── Task inputs

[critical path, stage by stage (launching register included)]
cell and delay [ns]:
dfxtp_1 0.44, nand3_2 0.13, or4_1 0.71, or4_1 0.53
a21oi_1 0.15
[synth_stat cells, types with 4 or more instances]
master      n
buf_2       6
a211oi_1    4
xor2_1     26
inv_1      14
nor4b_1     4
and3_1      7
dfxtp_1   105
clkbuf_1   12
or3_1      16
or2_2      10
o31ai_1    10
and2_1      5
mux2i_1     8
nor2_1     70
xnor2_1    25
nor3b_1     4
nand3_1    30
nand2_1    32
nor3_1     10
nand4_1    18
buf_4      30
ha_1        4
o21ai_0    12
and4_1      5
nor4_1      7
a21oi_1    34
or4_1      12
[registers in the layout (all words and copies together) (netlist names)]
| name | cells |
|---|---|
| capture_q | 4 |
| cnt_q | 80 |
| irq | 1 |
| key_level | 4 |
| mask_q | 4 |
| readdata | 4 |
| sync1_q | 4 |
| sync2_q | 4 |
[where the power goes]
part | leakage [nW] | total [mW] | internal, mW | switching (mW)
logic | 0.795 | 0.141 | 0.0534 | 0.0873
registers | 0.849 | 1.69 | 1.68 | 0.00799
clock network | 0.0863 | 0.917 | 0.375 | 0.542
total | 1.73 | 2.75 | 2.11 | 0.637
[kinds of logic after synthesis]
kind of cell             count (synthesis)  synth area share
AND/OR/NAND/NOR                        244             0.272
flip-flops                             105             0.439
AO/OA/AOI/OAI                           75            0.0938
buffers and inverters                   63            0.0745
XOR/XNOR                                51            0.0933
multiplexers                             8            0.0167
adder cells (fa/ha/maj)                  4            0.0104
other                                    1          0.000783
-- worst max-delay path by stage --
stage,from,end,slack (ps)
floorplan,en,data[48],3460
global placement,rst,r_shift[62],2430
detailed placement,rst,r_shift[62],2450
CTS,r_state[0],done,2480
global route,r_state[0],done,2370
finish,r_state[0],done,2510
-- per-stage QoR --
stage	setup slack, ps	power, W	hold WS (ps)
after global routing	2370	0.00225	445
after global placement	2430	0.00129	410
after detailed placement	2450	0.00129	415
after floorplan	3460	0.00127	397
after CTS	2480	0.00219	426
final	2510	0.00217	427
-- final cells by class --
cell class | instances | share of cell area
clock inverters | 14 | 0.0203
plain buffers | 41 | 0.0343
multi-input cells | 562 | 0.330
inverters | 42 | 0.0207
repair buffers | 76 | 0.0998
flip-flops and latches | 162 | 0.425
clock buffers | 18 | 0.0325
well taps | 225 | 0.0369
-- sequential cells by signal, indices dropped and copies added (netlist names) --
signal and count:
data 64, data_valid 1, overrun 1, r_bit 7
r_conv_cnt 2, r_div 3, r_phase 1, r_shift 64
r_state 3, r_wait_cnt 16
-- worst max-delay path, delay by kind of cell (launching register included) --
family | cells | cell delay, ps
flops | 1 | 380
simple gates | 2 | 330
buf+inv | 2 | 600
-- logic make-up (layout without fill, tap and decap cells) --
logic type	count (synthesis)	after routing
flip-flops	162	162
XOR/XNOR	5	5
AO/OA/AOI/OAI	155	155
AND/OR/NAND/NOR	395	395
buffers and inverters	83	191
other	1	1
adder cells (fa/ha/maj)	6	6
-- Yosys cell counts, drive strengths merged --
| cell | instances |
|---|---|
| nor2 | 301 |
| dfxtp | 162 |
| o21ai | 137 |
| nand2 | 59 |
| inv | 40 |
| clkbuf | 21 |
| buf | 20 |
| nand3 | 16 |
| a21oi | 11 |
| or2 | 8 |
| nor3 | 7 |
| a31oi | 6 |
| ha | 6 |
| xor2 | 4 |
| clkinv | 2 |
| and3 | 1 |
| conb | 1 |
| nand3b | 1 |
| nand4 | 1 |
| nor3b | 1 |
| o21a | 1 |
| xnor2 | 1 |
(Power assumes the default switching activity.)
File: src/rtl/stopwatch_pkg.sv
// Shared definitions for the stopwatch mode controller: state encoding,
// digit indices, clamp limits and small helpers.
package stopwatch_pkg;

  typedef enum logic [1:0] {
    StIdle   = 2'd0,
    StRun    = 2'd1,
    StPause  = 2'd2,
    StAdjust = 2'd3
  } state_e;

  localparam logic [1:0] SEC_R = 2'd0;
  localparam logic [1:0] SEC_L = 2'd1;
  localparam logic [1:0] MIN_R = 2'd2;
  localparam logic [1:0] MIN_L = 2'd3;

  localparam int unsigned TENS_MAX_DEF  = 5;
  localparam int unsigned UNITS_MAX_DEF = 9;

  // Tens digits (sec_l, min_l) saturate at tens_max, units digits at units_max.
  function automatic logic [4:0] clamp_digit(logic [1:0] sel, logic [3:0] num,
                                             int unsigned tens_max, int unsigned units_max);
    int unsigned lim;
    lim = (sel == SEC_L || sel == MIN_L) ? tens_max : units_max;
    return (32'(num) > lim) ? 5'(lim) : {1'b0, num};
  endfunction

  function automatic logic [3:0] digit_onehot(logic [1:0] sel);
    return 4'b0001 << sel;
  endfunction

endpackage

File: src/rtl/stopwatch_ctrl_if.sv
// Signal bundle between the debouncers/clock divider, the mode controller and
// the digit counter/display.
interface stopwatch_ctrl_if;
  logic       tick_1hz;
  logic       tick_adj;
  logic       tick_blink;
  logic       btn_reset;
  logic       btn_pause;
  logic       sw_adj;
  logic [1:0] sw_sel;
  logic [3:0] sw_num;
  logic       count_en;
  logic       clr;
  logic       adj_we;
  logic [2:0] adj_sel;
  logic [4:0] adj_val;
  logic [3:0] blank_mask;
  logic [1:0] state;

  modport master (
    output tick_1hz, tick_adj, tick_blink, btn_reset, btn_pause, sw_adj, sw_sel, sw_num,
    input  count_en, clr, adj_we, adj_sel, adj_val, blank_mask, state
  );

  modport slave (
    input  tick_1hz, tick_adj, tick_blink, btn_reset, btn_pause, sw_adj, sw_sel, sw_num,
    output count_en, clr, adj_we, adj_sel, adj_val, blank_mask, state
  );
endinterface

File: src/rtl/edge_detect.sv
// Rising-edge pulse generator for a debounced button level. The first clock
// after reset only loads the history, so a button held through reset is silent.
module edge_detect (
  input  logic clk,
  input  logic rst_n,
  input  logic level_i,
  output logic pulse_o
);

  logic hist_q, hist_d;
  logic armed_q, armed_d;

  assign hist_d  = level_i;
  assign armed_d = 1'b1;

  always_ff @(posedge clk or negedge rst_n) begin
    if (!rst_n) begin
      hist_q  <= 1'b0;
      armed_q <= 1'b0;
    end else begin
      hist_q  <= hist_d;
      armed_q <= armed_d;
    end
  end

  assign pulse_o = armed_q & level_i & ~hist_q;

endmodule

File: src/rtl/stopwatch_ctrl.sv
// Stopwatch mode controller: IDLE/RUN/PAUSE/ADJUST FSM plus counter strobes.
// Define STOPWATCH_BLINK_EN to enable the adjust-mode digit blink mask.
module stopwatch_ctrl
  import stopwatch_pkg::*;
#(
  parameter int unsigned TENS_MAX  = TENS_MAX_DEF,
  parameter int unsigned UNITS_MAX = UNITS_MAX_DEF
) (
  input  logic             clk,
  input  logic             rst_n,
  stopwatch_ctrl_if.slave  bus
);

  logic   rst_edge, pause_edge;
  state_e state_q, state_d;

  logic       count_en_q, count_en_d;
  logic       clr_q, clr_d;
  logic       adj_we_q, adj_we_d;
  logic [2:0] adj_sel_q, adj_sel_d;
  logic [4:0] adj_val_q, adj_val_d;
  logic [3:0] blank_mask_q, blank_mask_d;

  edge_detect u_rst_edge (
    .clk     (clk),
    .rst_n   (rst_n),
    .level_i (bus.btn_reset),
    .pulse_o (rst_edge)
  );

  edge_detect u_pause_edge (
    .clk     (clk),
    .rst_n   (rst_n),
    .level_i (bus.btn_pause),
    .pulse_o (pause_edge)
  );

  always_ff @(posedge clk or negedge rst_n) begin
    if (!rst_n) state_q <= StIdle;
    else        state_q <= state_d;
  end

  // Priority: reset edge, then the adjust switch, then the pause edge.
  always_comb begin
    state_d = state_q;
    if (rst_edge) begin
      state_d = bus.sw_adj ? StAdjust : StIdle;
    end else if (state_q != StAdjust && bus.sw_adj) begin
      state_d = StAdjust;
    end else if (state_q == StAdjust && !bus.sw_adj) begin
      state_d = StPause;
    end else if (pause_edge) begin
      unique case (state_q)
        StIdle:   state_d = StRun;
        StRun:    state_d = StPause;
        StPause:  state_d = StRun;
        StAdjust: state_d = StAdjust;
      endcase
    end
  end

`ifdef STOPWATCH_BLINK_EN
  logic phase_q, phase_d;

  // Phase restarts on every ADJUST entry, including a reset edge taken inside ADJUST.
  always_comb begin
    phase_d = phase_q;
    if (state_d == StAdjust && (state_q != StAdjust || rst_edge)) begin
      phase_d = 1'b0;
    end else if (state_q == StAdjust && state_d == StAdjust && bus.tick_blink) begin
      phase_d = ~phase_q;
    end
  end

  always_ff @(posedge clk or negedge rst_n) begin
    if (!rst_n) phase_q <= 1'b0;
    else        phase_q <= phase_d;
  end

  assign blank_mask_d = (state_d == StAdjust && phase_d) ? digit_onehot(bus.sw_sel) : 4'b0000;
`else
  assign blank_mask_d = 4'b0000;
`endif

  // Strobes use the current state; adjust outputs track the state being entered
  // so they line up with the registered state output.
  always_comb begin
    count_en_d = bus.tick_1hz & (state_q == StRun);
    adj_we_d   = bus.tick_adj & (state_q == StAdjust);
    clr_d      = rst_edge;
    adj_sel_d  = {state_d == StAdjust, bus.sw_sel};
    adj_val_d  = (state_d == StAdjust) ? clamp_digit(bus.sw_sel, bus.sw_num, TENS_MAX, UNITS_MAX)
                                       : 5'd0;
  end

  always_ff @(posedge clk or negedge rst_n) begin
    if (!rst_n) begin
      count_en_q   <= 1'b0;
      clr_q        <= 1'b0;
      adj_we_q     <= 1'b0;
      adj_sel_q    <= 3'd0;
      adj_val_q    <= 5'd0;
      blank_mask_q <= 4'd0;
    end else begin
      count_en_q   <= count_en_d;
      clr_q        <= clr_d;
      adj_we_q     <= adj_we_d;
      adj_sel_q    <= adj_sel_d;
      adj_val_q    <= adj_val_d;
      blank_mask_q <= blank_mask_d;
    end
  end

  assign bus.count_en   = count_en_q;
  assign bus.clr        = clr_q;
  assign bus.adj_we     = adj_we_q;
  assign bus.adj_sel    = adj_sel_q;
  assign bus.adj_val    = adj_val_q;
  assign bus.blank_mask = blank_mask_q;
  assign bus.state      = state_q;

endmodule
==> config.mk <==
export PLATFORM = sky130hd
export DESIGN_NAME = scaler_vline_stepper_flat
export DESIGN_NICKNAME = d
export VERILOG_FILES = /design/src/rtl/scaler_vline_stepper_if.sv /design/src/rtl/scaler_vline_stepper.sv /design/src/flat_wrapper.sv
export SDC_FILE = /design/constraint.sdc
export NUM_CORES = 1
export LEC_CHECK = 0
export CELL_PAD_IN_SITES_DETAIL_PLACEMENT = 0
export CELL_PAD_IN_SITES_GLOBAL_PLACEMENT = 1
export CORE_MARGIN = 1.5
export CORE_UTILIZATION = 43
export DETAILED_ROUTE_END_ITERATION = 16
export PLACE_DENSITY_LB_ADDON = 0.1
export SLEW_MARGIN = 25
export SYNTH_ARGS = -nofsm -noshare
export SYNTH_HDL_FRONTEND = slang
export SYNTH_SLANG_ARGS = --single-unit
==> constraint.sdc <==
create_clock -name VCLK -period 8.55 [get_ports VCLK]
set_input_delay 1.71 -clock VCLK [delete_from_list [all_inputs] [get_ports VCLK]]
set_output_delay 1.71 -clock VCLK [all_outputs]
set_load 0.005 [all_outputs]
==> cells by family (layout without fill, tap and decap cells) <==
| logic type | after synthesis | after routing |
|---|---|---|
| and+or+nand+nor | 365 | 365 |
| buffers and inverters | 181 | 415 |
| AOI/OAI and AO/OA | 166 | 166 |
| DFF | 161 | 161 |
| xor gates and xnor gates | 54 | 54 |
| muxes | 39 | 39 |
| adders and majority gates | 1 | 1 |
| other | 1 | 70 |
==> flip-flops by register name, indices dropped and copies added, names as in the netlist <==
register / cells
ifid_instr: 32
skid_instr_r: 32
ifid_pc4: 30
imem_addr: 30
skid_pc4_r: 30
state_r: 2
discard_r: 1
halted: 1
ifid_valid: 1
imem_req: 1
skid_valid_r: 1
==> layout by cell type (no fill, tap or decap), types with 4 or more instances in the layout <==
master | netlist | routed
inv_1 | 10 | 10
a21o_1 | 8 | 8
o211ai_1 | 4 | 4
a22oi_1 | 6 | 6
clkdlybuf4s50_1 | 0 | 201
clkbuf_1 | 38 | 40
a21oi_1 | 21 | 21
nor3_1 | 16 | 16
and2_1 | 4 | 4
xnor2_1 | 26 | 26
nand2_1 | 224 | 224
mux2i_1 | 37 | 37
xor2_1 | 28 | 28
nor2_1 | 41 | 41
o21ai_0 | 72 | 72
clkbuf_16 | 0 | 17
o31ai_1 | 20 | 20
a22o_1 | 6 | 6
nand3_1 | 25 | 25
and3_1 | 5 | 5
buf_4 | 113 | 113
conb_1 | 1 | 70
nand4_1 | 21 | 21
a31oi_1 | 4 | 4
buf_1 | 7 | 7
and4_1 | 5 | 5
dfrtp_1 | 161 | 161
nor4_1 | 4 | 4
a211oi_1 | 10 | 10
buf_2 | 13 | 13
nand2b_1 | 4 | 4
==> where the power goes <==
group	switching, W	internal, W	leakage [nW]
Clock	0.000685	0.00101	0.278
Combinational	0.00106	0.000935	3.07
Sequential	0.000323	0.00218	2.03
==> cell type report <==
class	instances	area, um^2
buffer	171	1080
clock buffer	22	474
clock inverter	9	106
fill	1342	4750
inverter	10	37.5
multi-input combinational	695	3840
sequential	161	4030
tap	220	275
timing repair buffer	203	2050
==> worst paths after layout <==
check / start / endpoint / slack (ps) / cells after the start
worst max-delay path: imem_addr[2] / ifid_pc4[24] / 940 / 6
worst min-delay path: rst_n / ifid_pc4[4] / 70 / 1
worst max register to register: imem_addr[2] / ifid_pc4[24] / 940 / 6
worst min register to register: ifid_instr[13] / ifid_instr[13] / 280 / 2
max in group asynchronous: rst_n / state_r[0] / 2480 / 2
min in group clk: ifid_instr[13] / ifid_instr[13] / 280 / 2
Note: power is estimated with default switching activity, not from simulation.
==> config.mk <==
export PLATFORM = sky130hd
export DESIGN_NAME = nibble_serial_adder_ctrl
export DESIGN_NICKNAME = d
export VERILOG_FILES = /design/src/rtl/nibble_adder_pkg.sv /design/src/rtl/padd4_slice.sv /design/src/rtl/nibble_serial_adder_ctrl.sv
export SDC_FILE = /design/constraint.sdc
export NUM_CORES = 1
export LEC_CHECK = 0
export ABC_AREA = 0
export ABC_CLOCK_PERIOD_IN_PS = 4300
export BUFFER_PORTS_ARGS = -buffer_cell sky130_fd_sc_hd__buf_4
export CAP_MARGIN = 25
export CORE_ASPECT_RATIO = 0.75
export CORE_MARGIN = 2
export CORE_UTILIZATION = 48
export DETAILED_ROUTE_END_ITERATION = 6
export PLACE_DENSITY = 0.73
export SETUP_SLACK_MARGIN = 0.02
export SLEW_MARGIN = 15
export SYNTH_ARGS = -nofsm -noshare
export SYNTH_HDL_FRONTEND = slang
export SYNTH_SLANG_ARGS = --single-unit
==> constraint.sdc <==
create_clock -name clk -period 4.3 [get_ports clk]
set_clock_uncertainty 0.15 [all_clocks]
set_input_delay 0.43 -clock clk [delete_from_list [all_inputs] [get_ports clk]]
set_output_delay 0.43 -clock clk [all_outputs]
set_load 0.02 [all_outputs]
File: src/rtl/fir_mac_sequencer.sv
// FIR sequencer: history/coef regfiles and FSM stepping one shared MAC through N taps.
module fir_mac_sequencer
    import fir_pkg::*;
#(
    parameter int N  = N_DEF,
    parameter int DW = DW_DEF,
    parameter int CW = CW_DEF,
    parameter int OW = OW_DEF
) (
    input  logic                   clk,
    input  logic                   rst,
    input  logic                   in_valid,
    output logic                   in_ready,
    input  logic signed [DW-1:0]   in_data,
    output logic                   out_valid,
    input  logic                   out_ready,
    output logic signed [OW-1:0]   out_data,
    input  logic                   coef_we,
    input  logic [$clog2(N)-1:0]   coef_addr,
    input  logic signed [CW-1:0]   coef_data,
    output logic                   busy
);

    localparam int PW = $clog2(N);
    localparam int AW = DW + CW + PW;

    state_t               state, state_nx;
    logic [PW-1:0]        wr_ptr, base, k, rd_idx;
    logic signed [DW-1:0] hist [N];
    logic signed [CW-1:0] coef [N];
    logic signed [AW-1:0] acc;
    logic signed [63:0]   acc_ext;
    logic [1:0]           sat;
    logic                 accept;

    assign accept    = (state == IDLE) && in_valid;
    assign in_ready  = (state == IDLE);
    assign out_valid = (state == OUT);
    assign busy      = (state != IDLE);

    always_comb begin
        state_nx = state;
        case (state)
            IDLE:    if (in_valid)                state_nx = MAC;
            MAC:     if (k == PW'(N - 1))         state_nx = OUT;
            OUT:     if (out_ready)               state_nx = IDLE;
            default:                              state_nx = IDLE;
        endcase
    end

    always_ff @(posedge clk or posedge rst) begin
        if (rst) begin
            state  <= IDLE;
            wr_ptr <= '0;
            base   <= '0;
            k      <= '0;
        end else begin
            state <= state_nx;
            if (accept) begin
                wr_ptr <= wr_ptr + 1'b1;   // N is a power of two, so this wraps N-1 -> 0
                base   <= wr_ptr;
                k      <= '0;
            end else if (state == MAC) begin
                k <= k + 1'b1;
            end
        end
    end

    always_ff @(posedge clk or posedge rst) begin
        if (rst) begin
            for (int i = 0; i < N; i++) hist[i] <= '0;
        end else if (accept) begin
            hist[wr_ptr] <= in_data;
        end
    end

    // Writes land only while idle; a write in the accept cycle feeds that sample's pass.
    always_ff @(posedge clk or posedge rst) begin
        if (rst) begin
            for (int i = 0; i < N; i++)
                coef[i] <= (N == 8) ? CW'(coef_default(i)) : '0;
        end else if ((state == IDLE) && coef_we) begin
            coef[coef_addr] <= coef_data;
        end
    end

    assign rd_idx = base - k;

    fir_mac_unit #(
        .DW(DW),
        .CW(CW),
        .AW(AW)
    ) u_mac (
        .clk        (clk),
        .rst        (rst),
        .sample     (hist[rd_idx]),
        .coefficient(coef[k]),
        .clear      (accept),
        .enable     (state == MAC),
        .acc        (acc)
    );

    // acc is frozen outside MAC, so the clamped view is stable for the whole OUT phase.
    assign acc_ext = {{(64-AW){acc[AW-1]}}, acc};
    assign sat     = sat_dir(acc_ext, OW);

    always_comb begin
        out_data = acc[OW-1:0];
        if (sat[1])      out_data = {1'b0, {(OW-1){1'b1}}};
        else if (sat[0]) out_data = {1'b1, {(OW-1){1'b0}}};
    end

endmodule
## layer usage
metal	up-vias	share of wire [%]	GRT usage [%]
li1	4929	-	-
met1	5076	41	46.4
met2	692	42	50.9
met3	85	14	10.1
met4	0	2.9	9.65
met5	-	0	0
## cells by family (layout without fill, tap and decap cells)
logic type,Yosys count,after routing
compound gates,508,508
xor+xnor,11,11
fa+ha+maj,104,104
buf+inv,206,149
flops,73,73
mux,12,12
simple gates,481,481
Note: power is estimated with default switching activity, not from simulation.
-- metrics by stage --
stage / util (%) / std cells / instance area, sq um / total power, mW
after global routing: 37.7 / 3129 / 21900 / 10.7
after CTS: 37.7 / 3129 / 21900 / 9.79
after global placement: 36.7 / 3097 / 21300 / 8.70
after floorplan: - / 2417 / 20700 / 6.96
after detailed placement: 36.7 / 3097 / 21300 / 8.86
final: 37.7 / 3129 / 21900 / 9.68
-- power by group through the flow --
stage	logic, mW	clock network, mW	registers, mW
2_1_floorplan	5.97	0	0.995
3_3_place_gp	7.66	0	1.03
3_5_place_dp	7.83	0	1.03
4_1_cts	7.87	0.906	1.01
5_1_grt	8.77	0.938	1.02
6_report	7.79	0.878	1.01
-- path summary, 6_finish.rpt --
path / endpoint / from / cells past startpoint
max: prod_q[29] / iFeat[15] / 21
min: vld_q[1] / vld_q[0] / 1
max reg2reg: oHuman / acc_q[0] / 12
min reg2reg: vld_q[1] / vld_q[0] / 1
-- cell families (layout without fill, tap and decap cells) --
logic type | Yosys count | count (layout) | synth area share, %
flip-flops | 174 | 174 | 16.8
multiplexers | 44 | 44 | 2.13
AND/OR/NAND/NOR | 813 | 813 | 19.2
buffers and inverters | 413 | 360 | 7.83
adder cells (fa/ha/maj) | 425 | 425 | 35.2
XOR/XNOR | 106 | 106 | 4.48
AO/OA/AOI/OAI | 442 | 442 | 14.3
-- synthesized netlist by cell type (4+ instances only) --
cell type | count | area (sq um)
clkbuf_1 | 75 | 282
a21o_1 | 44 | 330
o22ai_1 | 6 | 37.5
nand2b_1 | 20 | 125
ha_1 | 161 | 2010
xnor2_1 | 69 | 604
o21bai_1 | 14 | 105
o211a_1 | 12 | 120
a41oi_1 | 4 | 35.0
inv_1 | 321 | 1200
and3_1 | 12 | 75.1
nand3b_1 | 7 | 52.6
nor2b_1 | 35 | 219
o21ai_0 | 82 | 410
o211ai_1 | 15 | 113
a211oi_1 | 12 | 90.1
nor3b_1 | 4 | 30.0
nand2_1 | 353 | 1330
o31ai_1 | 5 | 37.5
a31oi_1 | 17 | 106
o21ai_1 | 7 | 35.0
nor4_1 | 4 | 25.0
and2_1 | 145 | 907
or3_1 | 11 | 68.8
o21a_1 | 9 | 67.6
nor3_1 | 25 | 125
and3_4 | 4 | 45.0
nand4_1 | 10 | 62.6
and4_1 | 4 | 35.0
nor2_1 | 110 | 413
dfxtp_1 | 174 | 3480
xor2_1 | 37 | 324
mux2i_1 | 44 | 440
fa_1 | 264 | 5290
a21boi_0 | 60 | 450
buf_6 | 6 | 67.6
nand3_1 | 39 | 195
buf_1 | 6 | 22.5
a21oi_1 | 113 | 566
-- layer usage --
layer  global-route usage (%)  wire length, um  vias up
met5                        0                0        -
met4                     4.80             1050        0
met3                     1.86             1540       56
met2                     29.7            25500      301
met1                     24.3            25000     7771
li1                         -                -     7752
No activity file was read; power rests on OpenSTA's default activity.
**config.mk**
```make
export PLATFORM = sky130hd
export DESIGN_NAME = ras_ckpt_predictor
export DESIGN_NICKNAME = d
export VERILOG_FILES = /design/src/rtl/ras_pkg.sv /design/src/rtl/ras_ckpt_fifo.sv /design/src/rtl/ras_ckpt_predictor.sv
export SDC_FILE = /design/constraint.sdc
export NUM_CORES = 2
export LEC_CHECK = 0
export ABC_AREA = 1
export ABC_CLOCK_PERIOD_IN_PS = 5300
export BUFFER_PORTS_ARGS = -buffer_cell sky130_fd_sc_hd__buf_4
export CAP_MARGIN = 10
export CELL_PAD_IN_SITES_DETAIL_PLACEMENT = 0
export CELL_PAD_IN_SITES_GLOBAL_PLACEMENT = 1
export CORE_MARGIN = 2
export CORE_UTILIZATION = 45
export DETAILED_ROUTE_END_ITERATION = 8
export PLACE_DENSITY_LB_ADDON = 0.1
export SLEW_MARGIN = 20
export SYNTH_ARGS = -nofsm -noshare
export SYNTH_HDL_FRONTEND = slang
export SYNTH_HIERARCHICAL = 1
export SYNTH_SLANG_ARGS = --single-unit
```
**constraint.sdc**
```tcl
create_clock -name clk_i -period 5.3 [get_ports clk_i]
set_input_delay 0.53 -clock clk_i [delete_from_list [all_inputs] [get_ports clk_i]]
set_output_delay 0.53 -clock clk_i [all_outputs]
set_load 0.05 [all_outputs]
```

────

» What to produce
Print exactly the lines of the listing above starting at the line containing "-- final cells" and ending at the line containing "r_state 3, r_wait_cnt 16", both included.

» Final answer
-- final cells by class --
cell class | instances | share of cell area
clock inverters | 14 | 0.0203
plain buffers | 41 | 0.0343
multi-input cells | 562 | 0.330
inverters | 42 | 0.0207
repair buffers | 76 | 0.0998
flip-flops and latches | 162 | 0.425
clock buffers | 18 | 0.0325
well taps | 225 | 0.0369
-- sequential cells by signal, indices dropped and copies added (netlist names) --
signal and count:
data 64, data_valid 1, overrun 1, r_bit 7
r_conv_cnt 2, r_div 3, r_phase 1, r_shift 64
r_state 3, r_wait_cnt 16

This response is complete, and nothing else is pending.